Source data:
*** Block opens ***
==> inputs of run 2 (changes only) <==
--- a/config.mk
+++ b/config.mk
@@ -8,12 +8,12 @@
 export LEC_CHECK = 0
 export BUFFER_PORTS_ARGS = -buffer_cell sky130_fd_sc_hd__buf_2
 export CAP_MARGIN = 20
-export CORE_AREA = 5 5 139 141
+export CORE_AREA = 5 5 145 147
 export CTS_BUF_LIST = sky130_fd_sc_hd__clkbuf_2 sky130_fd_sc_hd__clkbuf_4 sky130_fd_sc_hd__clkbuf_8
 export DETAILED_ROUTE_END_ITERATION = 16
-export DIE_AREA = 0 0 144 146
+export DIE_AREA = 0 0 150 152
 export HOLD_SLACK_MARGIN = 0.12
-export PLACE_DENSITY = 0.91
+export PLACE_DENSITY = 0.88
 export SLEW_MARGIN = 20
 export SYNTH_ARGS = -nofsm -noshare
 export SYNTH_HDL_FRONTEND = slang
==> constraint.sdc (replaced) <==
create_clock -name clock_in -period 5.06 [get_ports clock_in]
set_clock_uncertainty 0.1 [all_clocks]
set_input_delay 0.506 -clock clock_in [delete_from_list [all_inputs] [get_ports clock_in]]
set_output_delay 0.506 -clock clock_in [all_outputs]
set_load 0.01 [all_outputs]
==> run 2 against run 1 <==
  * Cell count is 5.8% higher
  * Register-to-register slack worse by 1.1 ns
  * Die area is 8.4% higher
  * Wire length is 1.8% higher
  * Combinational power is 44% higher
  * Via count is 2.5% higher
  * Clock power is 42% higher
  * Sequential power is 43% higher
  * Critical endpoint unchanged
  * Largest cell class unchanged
<file path="config.mk">
export PLATFORM = sky130hd
export DESIGN_NAME = fpc_top
export DESIGN_NICKNAME = d
export VERILOG_FILES = /design/src/design/fpc_pkg.sv /design/src/design/fpc_top.sv
export SDC_FILE = /design/constraint.sdc
export NUM_CORES = 1
export LEC_CHECK = 0
export BUFFER_PORTS_ARGS = -buffer_cell sky130_fd_sc_hd__buf_2
export CORE_ASPECT_RATIO = 2
export CORE_UTILIZATION = 46
export DETAILED_ROUTE_END_ITERATION = 7
export PLACE_DENSITY_LB_ADDON = 0.15
export SYNTH_ARGS = -nofsm -noshare
export SYNTH_HDL_FRONTEND = slang
export SYNTH_SLANG_ARGS = --single-unit
export TNS_END_PERCENT = 5
</file>
<file path="constraint.sdc">
create_clock -name aclk -period 3.3 [get_ports aclk]
set_input_delay 0.33 -clock aclk [delete_from_list [all_inputs] [get_ports aclk]]
set_output_delay 0.33 -clock aclk [all_outputs]
set_load 0.02 [all_outputs]
</file>
<file path="src/design/fpc_pkg.sv">
// Package of constants for the flash protection control block
package fpc_pkg;
  // Register byte offsets on the AXI4-Lite bus
  localparam logic [7:0] FPC_OFF_PPROT   = 8'h00;
  localparam logic [7:0] FPC_OFF_DPROT   = 8'h04;
  localparam logic [7:0] FPC_OFF_STATUS  = 8'h08;
  localparam logic [7:0] FPC_OFF_CMDIDX  = 8'h0C;
  localparam logic [7:0] FPC_OFF_CMDOBJ  = 8'h10;
  localparam logic [7:0] FPC_OFF_REQ     = 8'h14;
  // Program-flash protection field positions
  localparam int FPC_P_OPEN  = 7;
  localparam int FPC_P_RNV   = 6;
  localparam int FPC_P_HDIS  = 5;
  localparam int FPC_P_HS_LO = 3;
  localparam int FPC_P_LDIS  = 2;
  localparam int FPC_P_LS_LO = 0;
  // Data-flash protection field positions
  localparam int FPC_D_DIS   = 7;
  // Fault fallback values
  localparam logic [7:0] FPC_PPROT_FAULT = 8'h7F;
  localparam logic [7:0] FPC_DPROT_FAULT = 8'h0F;
  // Nonvolatile byte addresses
  localparam logic [17:0] FPC_NV_PPROT_ADDR = 18'h3_FF0C;
  localparam logic [17:0] FPC_NV_DPROT_ADDR = 18'h3_FF0D;
  // Memory map
  localparam logic [17:0] FPC_PF_TOP    = 18'h3_FFFF;
  localparam logic [17:0] FPC_PF_BOTTOM = 18'h3_8000;
  localparam logic [17:0] FPC_DF_BASE   = 18'h0_4400;
  localparam int FPC_PF_SECTORS   = 256;
  localparam int FPC_PF_SECT_BYTES = 512;
  localparam int FPC_DF_SECTORS   = 16;
  localparam int FPC_DF_SECT_BYTES = 256;
  localparam int FPC_CMD_WORDS    = 6;
  // Command kinds
  typedef enum logic [1:0] {
    FPC_OP_PROG  = 2'b00,
    FPC_OP_SECT  = 2'b01,
    FPC_OP_BLOCK = 2'b10
  } fpc_op_t;
endpackage : fpc_pkg

</file>
<file path="src/design/fpc_top.sv">
// Flash protection control with AXI4-Lite register slave
`timescale 1ns/1ps
module fpc_top #(
  parameter logic [8:0] HS_SECTORS0 = 9'd4,
  parameter logic [8:0] HS_SECTORS1 = 9'd8,
  parameter logic [8:0] HS_SECTORS2 = 9'd16,
  parameter logic [8:0] HS_SECTORS3 = 9'd32,
  parameter logic [8:0] LS_SECTORS0 = 9'd2,
  parameter logic [8:0] LS_SECTORS1 = 9'd4,
  parameter logic [8:0] LS_SECTORS2 = 9'd8,
  parameter logic [8:0] LS_SECTORS3 = 9'd16
) (
  input  wire logic        aclk,
  input  wire logic        aresetn,
  input  wire logic        clk_en,
  // NV protection bytes offered during reset load
  input  wire logic        nv_valid,
  input  wire logic [7:0]  nv_pprot_byte,
  input  wire logic        nv_pprot_dbl_fault,
  input  wire logic [7:0]  nv_dprot_byte,
  input  wire logic        nv_dprot_dbl_fault,
  output logic             nv_load_done,
  // AXI4-Lite slave
  input  wire logic [7:0]  s_axi_awaddr,
  input  wire logic        s_axi_awvalid,
  output logic             s_axi_awready,
  input  wire logic [31:0] s_axi_wdata,
  input  wire logic [3:0]  s_axi_wstrb,
  input  wire logic        s_axi_wvalid,
  output logic             s_axi_wready,
  output logic [1:0]       s_axi_bresp,
  output logic             s_axi_bvalid,
  input  wire logic        s_axi_bready,
  input  wire logic [7:0]  s_axi_araddr,
  input  wire logic        s_axi_arvalid,
  output logic             s_axi_arready,
  output logic [31:0]      s_axi_rdata,
  output logic [1:0]       s_axi_rresp,
  output logic             s_axi_rvalid,
  input  wire logic        s_axi_rready,
  // Check result toward the command engine
  output logic             op_allowed,
  output logic             op_refused
);
  import fpc_pkg::*;

  logic [7:0]  pprot_q;
  logic [7:0]  dprot_q;
  logic        viol_q;
  logic [2:0]  cmd_idx_q;
  logic [15:0] cmd_obj_q [FPC_CMD_WORDS];
  logic        loaded_q;
  logic [31:0] awaddr_q;
  logic        aw_have_q;
  logic [31:0] wdata_q;
  logic [3:0]  wstrb_q;
  logic        w_have_q;
  logic        req_q;
  logic [1:0]  req_op_q;
  logic [17:0] req_addr_q;

  // Reset load of protection bytes; held off until NV data is ready
  always_ff @(posedge aclk) begin
    if (!aresetn) begin
      loaded_q     <= 1'b0;
      nv_load_done <= 1'b0;
    end else if (clk_en && !loaded_q && nv_valid) begin
      loaded_q     <= 1'b1;
      nv_load_done <= 1'b1;
    end
  end

  // Bus handshake: write taken when address and data both held
  logic wr_fire;
  logic [7:0] wr_off;
  logic [7:0] wbyte;
  assign wr_fire = aw_have_q && w_have_q && !s_axi_bvalid && loaded_q;
  assign wr_off  = awaddr_q[7:0];
  assign wbyte   = wstrb_q[0] ? wdata_q[7:0] : 8'h00;

  always_ff @(posedge aclk) begin
    if (!aresetn) begin
      aw_have_q     <= 1'b0;
      w_have_q      <= 1'b0;
      awaddr_q      <= 32'h0000_0000;
      wdata_q       <= 32'h0000_0000;
      wstrb_q       <= 4'h0;
      s_axi_awready <= 1'b0;
      s_axi_wready  <= 1'b0;
      s_axi_bvalid  <= 1'b0;
      s_axi_bresp   <= 2'b00;
    end else if (clk_en) begin
      s_axi_awready <= 1'b0;
      s_axi_wready  <= 1'b0;
      if (s_axi_awvalid && !aw_have_q && !s_axi_awready) begin
        awaddr_q      <= {24'h00_0000, s_axi_awaddr};
        aw_have_q     <= 1'b1;
        s_axi_awready <= 1'b1;
      end
      if (s_axi_wvalid && !w_have_q && !s_axi_wready) begin
        wdata_q      <= s_axi_wdata;
        wstrb_q      <= s_axi_wstrb;
        w_have_q     <= 1'b1;
        s_axi_wready <= 1'b1;
      end
      if (wr_fire) begin
        aw_have_q    <= 1'b0;
        w_have_q     <= 1'b0;
        s_axi_bvalid <= 1'b1;
        s_axi_bresp  <= (wr_off > FPC_OFF_REQ || wr_off[1:0] != 2'b00) ? 2'b10 : 2'b00;
      end else if (s_axi_bvalid && s_axi_bready) begin
        s_axi_bvalid <= 1'b0;
      end
    end
  end

  // Scenario transition table, row is current, bit is target
  function automatic logic pprot_move_ok(input logic [2:0] from, input logic [2:0] to);
    logic [7:0] row;
    row = 8'h00;
    case (from)
      3'd0:    row = 8'h0F;
      3'd1:    row = 8'h0A;
      3'd2:    row = 8'h0C;
      3'd3:    row = 8'h08;
      3'd4:    row = 8'h18;
      3'd5:    row = 8'h3C;
      3'd6:    row = 8'h5A;
      3'd7:    row = 8'hFF;
      default: row = 8'h00;
    endcase
    return row[to];
  endfunction : pprot_move_ok

  logic [2:0] scen_cur;
  logic [2:0] scen_new;
  logic [7:0] pprot_cand;
  assign scen_cur = {pprot_q[FPC_P_OPEN], pprot_q[FPC_P_HDIS], pprot_q[FPC_P_LDIS]};

  always_comb begin
    pprot_cand = pprot_q;
    pprot_cand[FPC_P_OPEN] = wbyte[FPC_P_OPEN];
    pprot_cand[FPC_P_HDIS] = wbyte[FPC_P_HDIS];
    pprot_cand[FPC_P_LDIS] = wbyte[FPC_P_LDIS];
    if (pprot_q[FPC_P_HDIS])
      pprot_cand[FPC_P_HS_LO +: 2] = wbyte[FPC_P_HS_LO +: 2];
    if (pprot_q[FPC_P_LDIS])
      pprot_cand[FPC_P_LS_LO +: 2] = wbyte[FPC_P_LS_LO +: 2];
  end
  assign scen_new = {pprot_cand[FPC_P_OPEN], pprot_cand[FPC_P_HDIS], pprot_cand[FPC_P_LDIS]};

  // Program-flash protection register
  always_ff @(posedge aclk) begin
    if (!aresetn) begin
      pprot_q <= FPC_PPROT_FAULT;
    end else if (clk_en) begin
      if (!loaded_q && nv_valid) begin
        if (nv_pprot_dbl_fault)
          pprot_q <= FPC_PPROT_FAULT;
        else
          pprot_q <= nv_pprot_byte;
      end else if (wr_fire && wr_off == FPC_OFF_PPROT && wstrb_q[0]) begin
        if (pprot_move_ok(scen_cur, scen_new))
          pprot_q <= pprot_cand;
      end
    end
  end

  // Data-flash protection register
  always_ff @(posedge aclk) begin
    if (!aresetn) begin
      dprot_q <= FPC_DPROT_FAULT;
    end else if (clk_en) begin
      if (!loaded_q && nv_valid) begin
        if (nv_dprot_dbl_fault)
          dprot_q <= FPC_DPROT_FAULT;
        else
          dprot_q <= {nv_dprot_byte[7], 3'b000, nv_dprot_byte[3:0]};
      end else if (wr_fire && wr_off == FPC_OFF_DPROT && wstrb_q[0]) begin
        if (wbyte[3:0] > dprot_q[3:0] && !(wbyte[FPC_D_DIS] && !dprot_q[FPC_D_DIS]))
          dprot_q <= {wbyte[FPC_D_DIS], 3'b000, wbyte[3:0]};
        else if (wbyte[3:0] == dprot_q[3:0] && dprot_q[FPC_D_DIS] && !wbyte[FPC_D_DIS])
          dprot_q[FPC_D_DIS] <= 1'b0;
      end
    end
  end

  always_ff @(posedge aclk) begin
    if (!aresetn) begin
      cmd_idx_q <= 3'd0;
      for (int i = 0; i < FPC_CMD_WORDS; i++)
        cmd_obj_q[i] <= 16'h0000;
    end else if (clk_en && wr_fire) begin
      if (wr_off == FPC_OFF_CMDIDX && wstrb_q[0])
        cmd_idx_q <= wdata_q[2:0];
      if (wr_off == FPC_OFF_CMDOBJ && cmd_idx_q < 3'(FPC_CMD_WORDS)) begin
        if (wstrb_q[0])
          cmd_obj_q[cmd_idx_q][7:0] <= wdata_q[7:0];
        if (wstrb_q[1])
          cmd_obj_q[cmd_idx_q][15:8] <= wdata_q[15:8];
      end
    end
  end

  // Protection check of a requested operation
  function automatic logic [8:0] hs_sectors(input logic [1:0] code);
    case (code)
      2'd0:    return HS_SECTORS0;
      2'd1:    return HS_SECTORS1;
      2'd2:    return HS_SECTORS2;
      default: return HS_SECTORS3;
    endcase
  endfunction : hs_sectors

  function automatic logic [8:0] ls_sectors(input logic [1:0] code);
    case (code)
      2'd0:    return LS_SECTORS0;
      2'd1:    return LS_SECTORS1;
      2'd2:    return LS_SECTORS2;
      default: return LS_SECTORS3;
    endcase
  endfunction : ls_sectors

  logic        in_pf;
  logic        in_df;
  logic [8:0]  pf_sect;
  logic [4:0]  df_sect;
  logic        in_high;
  logic        in_low;
  logic        pf_prot;
  logic        pf_any;
  logic        df_prot;
  logic        df_any;
  logic        refuse;
  logic [17:0] pf_off;
  logic [17:0] df_off;
  logic [17:0] lo_off;

  // Program flash counted down from its top, so the top region never wraps
  assign pf_off  = FPC_PF_TOP - req_addr_q;
  assign lo_off  = req_addr_q - FPC_PF_BOTTOM;
  assign df_off  = req_addr_q - FPC_DF_BASE;
  assign in_pf   = pf_off < 18'(FPC_PF_SECTORS * FPC_PF_SECT_BYTES);
  assign in_df   = req_addr_q >= FPC_DF_BASE
                && df_off < 18'(FPC_DF_SECTORS * FPC_DF_SECT_BYTES);
  assign pf_sect = {1'b0, pf_off[16:9]};
  assign df_sect = {1'b0, df_off[11:8]};
  assign in_high = !pprot_q[FPC_P_HDIS] && pf_sect < hs_sectors(pprot_q[FPC_P_HS_LO +: 2]);
  assign in_low  = !pprot_q[FPC_P_LDIS] && req_addr_q >= FPC_PF_BOTTOM
                && lo_off[17:9] < ls_sectors(pprot_q[FPC_P_LS_LO +: 2]);
  assign pf_prot = pprot_q[FPC_P_OPEN] ? (in_high || in_low) : !(in_high || in_low);
  assign pf_any  = !pprot_q[FPC_P_OPEN] || !pprot_q[FPC_P_HDIS] || !pprot_q[FPC_P_LDIS];
  assign df_prot = !dprot_q[FPC_D_DIS] && df_sect <= {1'b0, dprot_q[3:0]};
  assign df_any  = !dprot_q[FPC_D_DIS];

  always_comb begin
    refuse = 1'b0;
    if (in_pf) begin
      if (req_op_q == FPC_OP_BLOCK)
        refuse = pf_any;
      else
        refuse = pf_prot;
    end else if (in_df) begin
      if (req_op_q == FPC_OP_BLOCK)
        refuse = df_any;
      else
        refuse = df_prot;
    end
  end

  // Request latch one cycle after the write, verdict one cycle after the latch
  always_ff @(posedge aclk) begin
    if (!aresetn) begin
      req_q      <= 1'b0;
      req_op_q   <= 2'b00;
      req_addr_q <= 18'h0_0000;
      op_allowed <= 1'b0;
      op_refused <= 1'b0;
    end else if (clk_en) begin
      req_q      <= wr_fire && wr_off == FPC_OFF_REQ;
      op_allowed <= req_q && !refuse;
      op_refused <= req_q && refuse;
      if (wr_fire && wr_off == FPC_OFF_REQ) begin
        req_addr_q <= wdata_q[17:0];
        req_op_q   <= wdata_q[25:24];
      end
    end
  end

  // Violation flag; set wins over write-one clear
  always_ff @(posedge aclk) begin
    if (!aresetn) begin
      viol_q <= 1'b0;
    end else if (clk_en) begin
      if (req_q && refuse)
        viol_q <= 1'b1;
      else if (wr_fire && wr_off == FPC_OFF_STATUS && wstrb_q[0] && wdata_q[0])
        viol_q <= 1'b0;
    end
  end

  // Read channel
  logic [31:0] rd_word;
  always_comb begin
    rd_word = 32'h0000_0000;
    case (s_axi_araddr)
      FPC_OFF_PPROT:  rd_word = {24'h00_0000, pprot_q};
      FPC_OFF_DPROT:  rd_word = {24'h00_0000, dprot_q};
      FPC_OFF_STATUS: rd_word = {31'h0000_0000, viol_q};
      FPC_OFF_CMDIDX: rd_word = {29'h0000_0000, cmd_idx_q};
      FPC_OFF_CMDOBJ: rd_word = (cmd_idx_q < 3'(FPC_CMD_WORDS))
                                ? {16'h0000, cmd_obj_q[cmd_idx_q]} : 32'h0000_0000;
      FPC_OFF_REQ:    rd_word = {6'h00, req_op_q, 6'h00, req_addr_q};
      default:        rd_word = 32'h0000_0000;
    endcase
  end

  always_ff @(posedge aclk) begin
    if (!aresetn) begin
      s_axi_arready <= 1'b0;
      s_axi_rvalid  <= 1'b0;
      s_axi_rdata   <= 32'h0000_0000;
      s_axi_rresp   <= 2'b00;
    end else if (clk_en) begin
      s_axi_arready <= 1'b0;
      if (s_axi_arvalid && !s_axi_rvalid && !s_axi_arready) begin
        s_axi_arready <= 1'b1;
        s_axi_rvalid  <= 1'b1;
        s_axi_rdata   <= rd_word;
        s_axi_rresp   <= (s_axi_araddr > FPC_OFF_REQ || s_axi_araddr[1:0] != 2'b00)
                         ? 2'b10 : 2'b00;
      end else if (s_axi_rvalid && s_axi_rready) begin
        s_axi_rvalid <= 1'b0;
      end
    end
  end
endmodule : fpc_top

</file>
Word level (Yosys, flattened, before mapping)
Memory sizes are Yosys's and may differ from the RTL's. A register that Yosys moved wholly into a read port is not among the register bits.
Index checks and enable logic that the tools add are counted.

word-level totals
  output and inout port bits = 44
  RAM bits = 96
  register bits after elaboration = 123
  memory bits (read-only) = 56
  word-level logic and storage cells = 214
  memories = 2

cells by class
  reductions and logical operators = 93
  order comparisons = 12
  $add $sub $neg = 3
  eq/ne operators = 16
  multiplexer cells = 61

memories
  name             depth  width  rd ports  clocked after memory_dff  write ports  line            text
  cmd_obj_q        6      16     1         1                         6            fpc_top.sv:51   logic [15:0] cmd_obj_q [FPC_CMD_WORDS];
  (no name shown)  8      7      1         1                         0            fpc_top.sv:121  case (from)

operator list
  kind                      number
  $pmux W26 S6              1
  $mux W8                   12
  $logic_and A1 B1 Y1       36
  $eq A8 B4 Y1 const B      4
  $eq A8 B5 Y1 const B      4
  $mux W1                   32
  $mux W16                  2
  $reduce_bool A2 Y1        13
  $reduce_and A2 Y1         12
  $ge A18 B15 Y1 const B    1
  $ge A18 B18 Y1 const B    1
  $lt A18 B13 Y1 const B    1
  $lt A18 B18 Y1 const B    1
  $pmux W6 S3               1
  $sub A18 B15 Y18 const B  1
  $sub A18 B18 Y18 const A  1
  $sub A18 B18 Y18 const B  1
  $eq A8 B3 Y1 const B      2
  $gt A8 B5 Y1 const B      2
  $logic_not A1 Y1          16
  $logic_not A8 Y1          2
  $reduce_or A16 Y1         1
  $mux W3                   5
  $pmux W5 S3               1
  other kinds (17)          32

Logic depth before layout (Yosys ltp)
  depth in word-level cells = 16
  gate-level depth with buffers = 10
  gate-level depth less buffers = 8

Worst setup path after synthesis
Ideal clock, no wire load.

  kind = reg-to-reg
  start point = register wstrb_q[0]
  end point = register dprot_q[0]
  library setup time = 0.120 ns
  arrival = 2.320 ns
  cell stages (with the launch flop) = 11
  clock period less this slack = 2.440 ns
  data required time = 3.180 ns
  setup slack = 0.860 ns
  buffers on the path = 2
  cell sequence = dfxtp_1 > clkbuf_1 > clkbuf_1 > and2_1 > ha_1 > nor2b_1 > o21a_1 > o21a_1 > o221ai_1 > a211oi_1 > a211o_1

between the ends
  cells in the longest elaborated chain, start to end = 6

ends and longest elaborated chain
  item                                                                  line            text
  start: declaration                                                    fpc_top.sv:56   logic [3:0] wstrb_q;
  start signal: assignment                                              fpc_top.sv:102  wstrb_q <= s_axi_wstrb;
  parallel branches: the longest is 6 deep, another holds $gt A4 B4 Y1  -
  end signal: assignment                                                fpc_top.sv:178  dprot_q <= {nv_dprot_byte[7], 3'b000, nv_dprot_byte[3:0]};
  end signal: assignment                                                fpc_top.sv:181  dprot_q <= {wbyte[FPC_D_DIS], 3'b000, wbyte[3:0]};
  end: declaration                                                      fpc_top.sv:48   logic [7:0] dprot_q;

Several ways; the timed one is not identified. The select of a mux whose other input is x is not followed.
A chain may end at the register's enable or synchronous reset.

==> insert_results.sql <==
INSERT INTO impl_metrics (metric_group, metric, value, unit) VALUES
('place', 'finalWeightedCongestion', '0.927', ''),
('logic_synthesis', 'synthesis.area_per_instance', '10.7', 'µm²'),
('timing', 'whs', '0.0519', 'ns'),
('final_layout', 'final_util', '53.8', '%'),
('worst_setup_path', 'ff2ff_path_depth', '6', ''),
('grt', 'grt_util_all_layers', '23.4', '%'),
('logic_synthesis', 'flip_flop_and_latch_count_after_synthesis', '238', ''),
('final_layout', 'final-instance-count-excl-fill', '1396', ''),
('job', 'cap_viol_max_count', '0', ''),
('clock_network', 'cts.root.buffer_cell', 'clkbuf_16', ''),
('floorplanning', 'start_util', '47.0', '%'),
('drt', 'route.detailed.drc', '0', ''),
('floorplanning', 'dieHeight', '217', 'µm'),
('place', 'detailed_place_hpwl', '20000', 'µm'),
('logic_synthesis', 'post_synth_xor_area_fraction', '0.246', '%'),
('floorplanning', 'num_io_pins', '123', ''),
('clock_network', 'cts-resized-gates', '0', ''),
('worst_setup_path', 'timing.critical_path.arrival', '2.96', 'ns'),
('timing', 'final_period_minus_worst_setup_slack', '2.79', 'ns'),
('floorplanning', 'core_area', '0.0227', 'mm²'),
('logic_synthesis', 'synth-simple-area-share', '16.6', '%'),
('clock_network', 'h-tree-depth', '1', ''),
('worst_setup_path', 'worstPathMaxFanout', '9', ''),
('timing', 'setup_violations', '0', ''),
('drt', 'drt_first_iter_violations', '380', ''),
('floorplanning', 'die_area', '0.0239', 'mm²'),
('worst_setup_path', 'setup.reg_to_reg.worst_slack', '0.51', 'ns'),
('worst_hold_path', 'min-delay-start', 's_axi_wdata[17]', ''),
('place', 'numPortBuffers', '91', ''),
('worst_hold_path', 'min_path_cells', '3', ''),
('worst_setup_path', 'crit_path_buffers_inverters', '0', ''),
('logic_synthesis', 'cell_count_after_synthesis', '997', ''),
('drt', 'avgRoutedWirePerCell', '19.2', 'µm'),
('clock_network', 'cts_sinks', '238', ''),
('worst_setup_path', 'setup.worst_path.start_class', 'flop', ''),
('final_layout', 'antenna_cells_inserted', '0', ''),
('logic_synthesis', 'ys_dominant_reg_cell', 'edfxtp_1', ''),
('timing', 'fin_skew', '0.00816', 'ns'),
('drt', 'route.vias.total', '7643', ''),
('status', 'status', 'finished clean', ''),
('worst_setup_path', 'setup.worst_path.class', 'flop to flop', ''),
('worst_setup_path', 'worst_path_dominant_cell_family', 'simple AND/OR/NAND/NOR gates', ''),
('worst_setup_path', 'critical_path.reg2reg.startpoint', 'awaddr_q[1]', ''),
('clock_network', 'clk_pin_slew', '0.07', 'ns'),
('logic_synthesis', 'synth-compound-area-share', '9.51', '%'),
('timing', 'max_slew.worst_pin.slew', '0.978', 'ns'),
('pwr', 'pwr_density', '521', 'mW/mm²'),
('grt', 'pin_count_of_the_biggest_net_entering_global_routing', '51', ''),
('final_layout', 'drive_gt1_share', '17.8', '%'),
('worst_setup_path', 'regToRegEndpoint', 'cmd_obj_q[3][13]', ''),
('worst_setup_path', 'critical_path.endpoint_type', 'flop', ''),
('clock_network', 'cts_tree', 'yes', ''),
('clock_network', 'cts_hold_buf', '0', ''),
('logic_synthesis', 'ys_seq_area_share', '56.6', '%'),
('clock_network', 'tritoncts.num_buffers', '22', ''),
('logic_synthesis', 'cells_taking_the_most_area_after_synthesis', 'edfxtp_1 (36%), dfxtp_1 (21%), mux4_2 (7.0%), nand2_1 (5.6%), nor2_1 (5.2%)', ''),
('worst_hold_path', 'worstHoldPathType', 'input port to flop', ''),
('floorplanning', 'floorplan.rows', '78', ''),
('logic_synthesis', 'yosys-top-cells-count', 'nand2_1 (160), nor2_1 (149), edfxtp_1 (128)', ''),
('logic_synthesis', 'synthesis.yosys.warnings', '0', ''),
('timing', 'worst_slew_margin_rel', '34.7', '%'),
('worst_setup_path', 'timing.critical_path.cells', 'or4_1 -> nor4_4 -> and3_1 -> and2_1 -> nand3_2 -> nand2_1', ''),
('logic_synthesis', 'asyncSetResetFlopFracSynth', '0', '%'),
('drt', 'drt_pre_antenna_iters', '6', ''),
('final_layout', 'stdcell_area', '0.0122', 'mm²'),
('clock_network', 'clk_path_buf_depth', '3', ''),
('timing', 'clock.fmax', '358', 'MHz'),
('logic_synthesis', 'synth_most_common_cell', 'nand2_1', ''),
('grt', 'number_of_antenna_violations_at_the_first_check_in_global_routing', '0', ''),
('floorplanning', 'die_width', '110', 'µm'),
('timing', 'slew_violations', '0', '');
[state kept, by name, indices dropped and copies added (netlist names), 2 cells and up, named ones only]
signal,flops
req_addr_q,18
req_op_q,2
wdata_q,20
wstrb_q,2
pprot_q,8
cmd_idx_q,3
dprot_q,5
cmd_obj_q,128
awaddr_q,8
s_axi_rdata,20
[per-layer routing]
layer	vias up	part of all wire, %	global-route usage (%)
met4	0	5.1	12.1
met1	3706	36	24.1
met3	69	3.4	2.84
met2	182	56	44.7
met5	-	0	0
li1	3686	-	-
*** Block closes ***
Reproduce only the lines above, starting at the line with "set_input_delay 0.33 -clock" and ending at the line with "Fault fallback values", exactly as written.

EXERCISE OUTPUT -
set_input_delay 0.33 -clock aclk [delete_from_list [all_inputs] [get_ports aclk]]
set_output_delay 0.33 -clock aclk [all_outputs]
set_load 0.02 [all_outputs]
</file>
<file path="src/design/fpc_pkg.sv">
// Package of constants for the flash protection control block
package fpc_pkg;
  // Register byte offsets on the AXI4-Lite bus
  localparam logic [7:0] FPC_OFF_PPROT   = 8'h00;
  localparam logic [7:0] FPC_OFF_DPROT   = 8'h04;
  localparam logic [7:0] FPC_OFF_STATUS  = 8'h08;
  localparam logic [7:0] FPC_OFF_CMDIDX  = 8'h0C;
  localparam logic [7:0] FPC_OFF_CMDOBJ  = 8'h10;
  localparam logic [7:0] FPC_OFF_REQ     = 8'h14;
  // Program-flash protection field positions
  localparam int FPC_P_OPEN  = 7;
  localparam int FPC_P_RNV   = 6;
  localparam int FPC_P_HDIS  = 5;
  localparam int FPC_P_HS_LO = 3;
  localparam int FPC_P_LDIS  = 2;
  localparam int FPC_P_LS_LO = 0;
  // Data-flash protection field positions
  localparam int FPC_D_DIS   = 7;
  // Fault fallback values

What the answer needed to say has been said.